I mean, not having the SVE do not make them run all the workload of P cores, and this is what I said already? They are not of course different ISAs at the core, but they're not the same cores per se. When you are missing extensions, you can't address these cores when there are these instructions present. Forcing it, would kill your application with an illegal instruction error.
So heavy computational stuff is not the target of E cores, you need P cores for that.
The quoted sentence is poorly worded. The P and E cores are fully instruction set compatible. It isn't possible to meaningfully know ahead of time if the instructions will be used on any given core, and trapping along with a migration is expensive and needless.
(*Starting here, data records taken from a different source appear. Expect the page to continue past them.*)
Source: an optimization exercise on an open RTL-to-GDS flow (aim: small area). Production flows keep margins and buffers that such runs may drop.
Function was checked by simulation only, so behaviour that the tests miss may differ from the original.
No activity file was given, so power comes from the tool's default toggle rates.

==> inputs of wip/raven <==
==> flow/design.v <==
package rv_pkg;
    localparam int XLEN = 32;
endpackage
`timescale 1ns/1ps
module rv_slice_top (
    input  logic        clk,
    input  logic        rst_n,
    input  logic [11:0] paddr,
    input  logic        psel,
    input  logic        penable,
    input  logic        pwrite,
    input  logic [31:0] pwdata,
    output logic [31:0] prdata,
    output logic        pready,
    output logic        pslverr
);
    logic [6:0] opc;
    logic [2:0] f3;
    logic [6:0] f7;
    logic       is_lui, is_auipc, is_jal, is_jalr, is_br, is_opi, is_op;
    logic       op_imm_ok, op_ok, legal;
    logic       is_alu, is_shift, is_slt, is_logic, is_sub, is_sra, cmp_signed;
    assign opc = pwdata[6:0];
    assign f3  = pwdata[14:12];
    assign f7  = pwdata[31:25];
    assign op_imm_ok = (f3 == 3'b001) ? (f7 == 7'h00) :
                       (f3 == 3'b101) ? (f7 == 7'h00 || f7 == 7'h20) : 1'b1;
    assign op_ok     = (f7 == 7'h00) || (f7 == 7'h20 && (f3 == 3'b000 || f3 == 3'b101));
    assign is_lui   = (opc == 7'b0110111);
    assign is_auipc = (opc == 7'b0010111);
    assign is_jal   = (opc == 7'b1101111);
    assign is_jalr  = (opc == 7'b1100111) && (f3 == 3'b000);
    assign is_br    = (opc == 7'b1100011) && (f3[2:1] != 2'b01);
    assign is_opi   = (opc == 7'b0010011) && op_imm_ok;
    assign is_op    = (opc == 7'b0110011) && op_ok;
    assign legal    = is_lui | is_auipc | is_jal | is_jalr | is_br | is_opi | is_op;
    assign is_alu     = is_opi | is_op;
    assign is_shift   = is_alu && (f3[1:0] == 2'b01);
    assign is_slt     = is_alu && (f3[2:1] == 2'b01);
    assign is_logic   = is_alu && f3[2] && (f3[1:0] != 2'b01);
    assign is_sub     = is_op && (f3 == 3'b000) && f7[5];
    assign is_sra     = f7[5];
    assign cmp_signed = is_br ? ~f3[1] : ~f3[0];
    logic a_instr, a_pc, a_reg, ex, rd_ok, err;
    assign a_instr = (paddr == 12'h084);
    assign a_pc    = (paddr == 12'h080);
    assign a_reg   = (paddr[11:7] == 5'd0) && (paddr[1:0] == 2'b00);
    assign ex      = pwrite & a_instr & legal;
    assign rd_ok   = ~pwrite & (a_reg | a_pc);
    assign err     = ~(ex | rd_ok);
    logic [4:0] phase;
    logic       clr;         
    logic       ph0, ph31;
    logic [5:0] cnt;         
    logic       a_seen;      
    logic       a_done;      
    logic       aw;          
    logic       first;       
    logic       fin;         
    logic       pc_in_t;
    assign ph0   = (phase == 5'd0);
    assign ph31  = (phase == 5'd31);
    assign aw    = psel & ~a_done & (a_seen | ph0);
    assign first = ~cnt[5];
    always_comb begin
        if (err)           pready = 1'b1;
        else if (rd_ok)    pready = aw & ph31;
        else if (is_shift) pready = (cnt == 6'd63);
        else if (is_slt)   pready = a_done;
        else               pready = aw & ph31;
    end
    assign fin     = psel & penable & pready;
    assign pslverr = err;
    always_ff @(posedge clk or negedge rst_n) begin
        if (!rst_n) begin
            phase  <= '0;
            clr    <= 1'b1;
            cnt    <= '0;
            a_seen <= 1'b0;
            a_done <= 1'b0;
        end else begin
            phase <= phase + 5'd1;
            if (ph31) clr <= 1'b0;
            if (!psel || fin) begin
                cnt    <= '0;
                a_seen <= 1'b0;
                a_done <= 1'b0;
            end else begin
                cnt <= cnt + 6'd1;
                if (ph0) a_seen <= 1'b1;
                if (aw && ph31) a_done <= 1'b1;
            end
        end
    end
    logic [31:0] head;       
    logic [31:1] wen;
    logic        wd;
    logic [31:0] p_q, t_q;
    logic        p_in, t_in;
    assign head[0] = 1'b0;
    for (genvar n = 1; n < 32; n++) begin : g_x
        logic [31:0] q;
        always_ff @(posedge clk) begin
            q <= {wen[n] ? wd : q[0], q[31:1]};
        end
        assign head[n] = q[0];
    end
    always_ff @(posedge clk) begin
        p_q <= {p_in, p_q[31:1]};
        t_q <= {t_in, t_q[31:1]};
    end
    logic [4:0] ra_idx;
    logic       rs1, rs2, pc_b, rstream;
    assign ra_idx  = pwrite ? pwdata[19:15] : paddr[6:2];
    assign rs1     = head[ra_idx] & ~clr;
    assign rs2     = head[pwdata[24:20]] & ~clr;
    assign pc_b    = ((pc_in_t & first) ? t_q[0] : p_q[0]) & ~clr;
    assign rstream = a_pc ? pc_b : rs1;
    logic imm;
    always_comb begin
        if (is_lui | is_auipc) begin
            imm = (phase < 5'd12) ? 1'b0 : pwdata[phase];
        end else if (is_jal) begin
            if (phase == 5'd0)       imm = 1'b0;
            else if (phase < 5'd11)  imm = pwdata[5'd20 + phase];
            else if (phase == 5'd11) imm = pwdata[20];
            else if (phase < 5'd20)  imm = pwdata[phase];
            else                     imm = pwdata[31];
        end else if (is_br) begin
            if (phase == 5'd0)       imm = 1'b0;
            else if (phase < 5'd5)   imm = pwdata[5'd7 + phase];
            else if (phase < 5'd11)  imm = pwdata[5'd20 + phase];
            else if (phase == 5'd11) imm = pwdata[7];
            else                     imm = pwdata[31];
        end else begin
            imm = (phase < 5'd11) ? pwdata[5'd20 + phase] : pwdata[31];
        end
    end
    logic a_add, b_add, b_cmp, sum, c_add, c_in;
    logic inc, c_inc, ci_inc;
    logic lt, eq, lt_nx, eq_nx, diff, taken;
    logic logic_b;
    assign a_add = (is_auipc | is_jal | is_br) ? pc_b : (is_lui ? 1'b0 : rs1);
    assign b_add = (is_op ? rs2 : imm) ^ is_sub;
    assign b_cmp = (is_op | is_br) ? rs2 : imm;
    assign c_in  = ph0 ? is_sub : c_add;
    assign sum   = a_add ^ b_add ^ c_in;
    assign ci_inc = (phase == 5'd2) | c_inc;
    assign inc    = pc_b ^ ci_inc;
    assign diff  = rs1 ^ b_cmp;
    assign eq_nx = (ph0 | eq) & ~diff;
    assign lt_nx = diff ? ((ph31 & cmp_signed) ? rs1 : b_cmp) : (~ph0 & lt);
    assign taken = (f3[2] ? lt_nx : eq_nx) ^ f3[0];
    always_comb begin
        case (f3[1:0])
            2'b00:   logic_b = rs1 ^ b_cmp;
            2'b10:   logic_b = rs1 | b_cmp;
            default: logic_b = rs1 & b_cmp;
        endcase
    end
    always_ff @(posedge clk) begin
        c_add <= (a_add & b_add) | (c_in & (a_add ^ b_add));
        c_inc <= ~ph31 & pc_b & ci_inc;
        eq    <= eq_nx;
        lt    <= lt_nx;
    end
    logic [4:0] shamt;
    logic       sgn;
    logic [4:0] tap;
    logic       fill, sh_b;
    logic [5:0] lim;
    always_ff @(posedge clk) begin
        if (first && phase < 5'd5) shamt[phase[2:0]] <= b_cmp;
        if (first && ph31) sgn <= rs1;
    end
    assign tap  = f3[2] ? shamt : (5'd0 - shamt);
    assign lim  = {1'b0, phase} + {1'b0, shamt};
    assign fill = f3[2] ? lim[5] : (phase < shamt);
    assign sh_b = fill ? (f3[2] & is_sra & sgn) : t_q[tap];
    logic go, rd_we;
    assign go = psel & ex;
    always_comb begin
        if (is_shift)          rd_we = ~first;
        else if (is_slt)       rd_we = (aw & ~ph0) | a_done;
        else                   rd_we = aw & ~is_br;
    end
    always_comb begin
        if (clr)                   wd = 1'b0;
        else if (is_shift)         wd = sh_b;
        else if (is_slt)           wd = a_done & lt;
        else if (is_jal | is_jalr) wd = inc;
        else if (is_logic)         wd = logic_b;
        else                       wd = sum;
    end
    for (genvar n = 1; n < 32; n++) begin : g_we
        assign wen[n] = clr | (go & rd_we & (pwdata[11:7] == n));
    end
    always_comb begin
        if (clr)                p_in = 1'b0;
        else if (go && aw) begin
            if (is_jal)         p_in = sum;
            else if (is_jalr)   p_in = sum & ~ph0;
            else                p_in = inc;
        end else                p_in = pc_b;
    end
    always_comb begin
        if (psel && rd_ok && aw)            t_in = rstream;
        else if (go && is_br && aw)         t_in = sum;
        else if (go && is_shift && first)   t_in = rs1;
        else                                t_in = t_q[0];
    end
    always_ff @(posedge clk or negedge rst_n) begin
        if (!rst_n) begin
            pc_in_t <= 1'b0;
        end else if (fin && !err) begin
            pc_in_t <= ex & is_br & taken;
        end
    end
    assign prdata = {rstream, t_q[31:1]};
endmodule
This design comes from an exercise in tuning for small area on the open sky130 flow, not from production work. In this exercise RTL edits were held to simulation tests only and were not proved equivalent to the original. Power and IR drop assume default switching activity.

== rev 12 ==
==> flow/design.v (excerpt) <==
module simple_dmem #(
    parameter int unsigned LAT     = 2,
    parameter logic [7:0]  RO_BASE = 8'hF0
) (
    input  logic       clk,
    input  logic       rst,
    input  logic       mem_req,
    input  logic       mem_we,
    input  logic [7:0] mem_addr,
    input  logic [7:0] mem_wdata,
    output logic [7:0] mem_rdata,
    output logic       mem_ready,
    output logic       err,
    output logic [7:0] rd_cnt,
    output logic [7:0] wr_cnt
);
export LEC_CHECK = 0
export CAP_MARGIN = 20
export CORE_MARGIN = 2
export CORE_UTILIZATION = 78
export PLACE_DENSITY = 0.86
export SLEW_MARGIN = 20
export SYNTH_HIERARCHICAL = 1
create_clock -name core_clock -period 8.0 [get_ports {clk}]
standard.sh (not shown) runs the stock make flow with config.mk's settings and CLKGATE_MAP_FILE= SYNTH_SCRIPT=/design/flow/synth_recipe.tcl, a recipe that flattens the netlist after the stock synthesis.
==> flow/flow/run.sh <==
#!/bin/bash
set -euo pipefail
export CTS_ARGS="-sink_clustering_enable -repair_clock_nets -dont_use_dummy_load -sink_clustering_size 16 -sink_clustering_max_diameter 35 -buf_list sky130_fd_sc_hd__clkbuf_16 -root_buf sky130_fd_sc_hd__clkbuf_16 -tree_buf sky130_fd_sc_hd__clkbuf_16 -sink_clustering_buffer sky130_fd_sc_hd__clkbuf_8"
export BUFFER_PORTS_ARGS="-buffer_cell sky130_fd_sc_hd__buf_1"
bash standard.sh > standard.log 2>&1
Setup changes, rev 12 to rev 13
- PLACE_DENSITY: 0.86 -> 0.8
- CORE_UTILIZATION: 78 -> 70
==> flow/flow/run.sh <==
#!/bin/bash
set -euo pipefail
export CTS_ARGS="-sink_clustering_enable -repair_clock_nets -dont_use_dummy_load -sink_clustering_size 28 -sink_clustering_max_diameter 50 -buf_list sky130_fd_sc_hd__clkbuf_16"
export BUFFER_PORTS_ARGS="-buffer_cell sky130_fd_sc_hd__buf_1"
bash standard.sh > standard.log 2>&1
Row clock group share of total power: rev 13 higher / rev 12 lower
Total power in rev 13 is 720 uW higher than in rev 12
Relative to rev 12, the number of tap cells inserted measured on rev 13 has increased by more than 10%.
Of rev 13 and rev 12, the run reporting the lower worst setup slack was rev 13.
Looking at share of the core filled with cells, rev 13 sits 8.2 points lower than rev 12 does.
input pin to flop as the critical setup path kind was reported by rev 12, and flop to flop by rev 13.
Going from rev 12 to rev 13, leakage power total rose about 1.1%; logic depth of the worst path, buffers included moved down; arrival time of data at the critical path endpoint climbed 0.22 ns.
Going from rev 12 to rev 13, finished layout cell area picked up an extra 1.3%; reg-to-reg setup timing slack lost 0.32 ns; combinational fraction of design power lost 0.9 points.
The M4 as a whole does not support the SVE/SVE2 extensions anywhere, which is what the article is saying in the given quote.
The M4, on all cores, does support the SME extension, which includes a subset of SVE instructions at a wider vector length (512-bits), optimized for throughput. SME instructions are handled by a separate accelerator coprocessor unit attached to each cluster, shared by a number of cores, and don't "exist" in the normal instruction pipeline (where e.g. 256-bit SVE2 instructions would be handled.) This was all true of the proprietary Apple AMX extensions in previous cores as well, as far as I'm aware.
Curiously we had this argument before, roughly two decades ago.
Doesn't this happen in cycles? A specialized hardware appears, then it gets integrated into processor to make way for an even more specialized variant of the thing, rinse and repeat.
This external thing doesn't have to be "more powerful" per se. So, E cores are lower power helpers which are implemented back into the CPU in a slightly altered form.
Who or which prevents them from being dedicated to processing a network stream or just handling network thread of a service, making them "efficient accelerators" in a sense?
No, yes, yes
Isn't basically every modern cpu core OOO?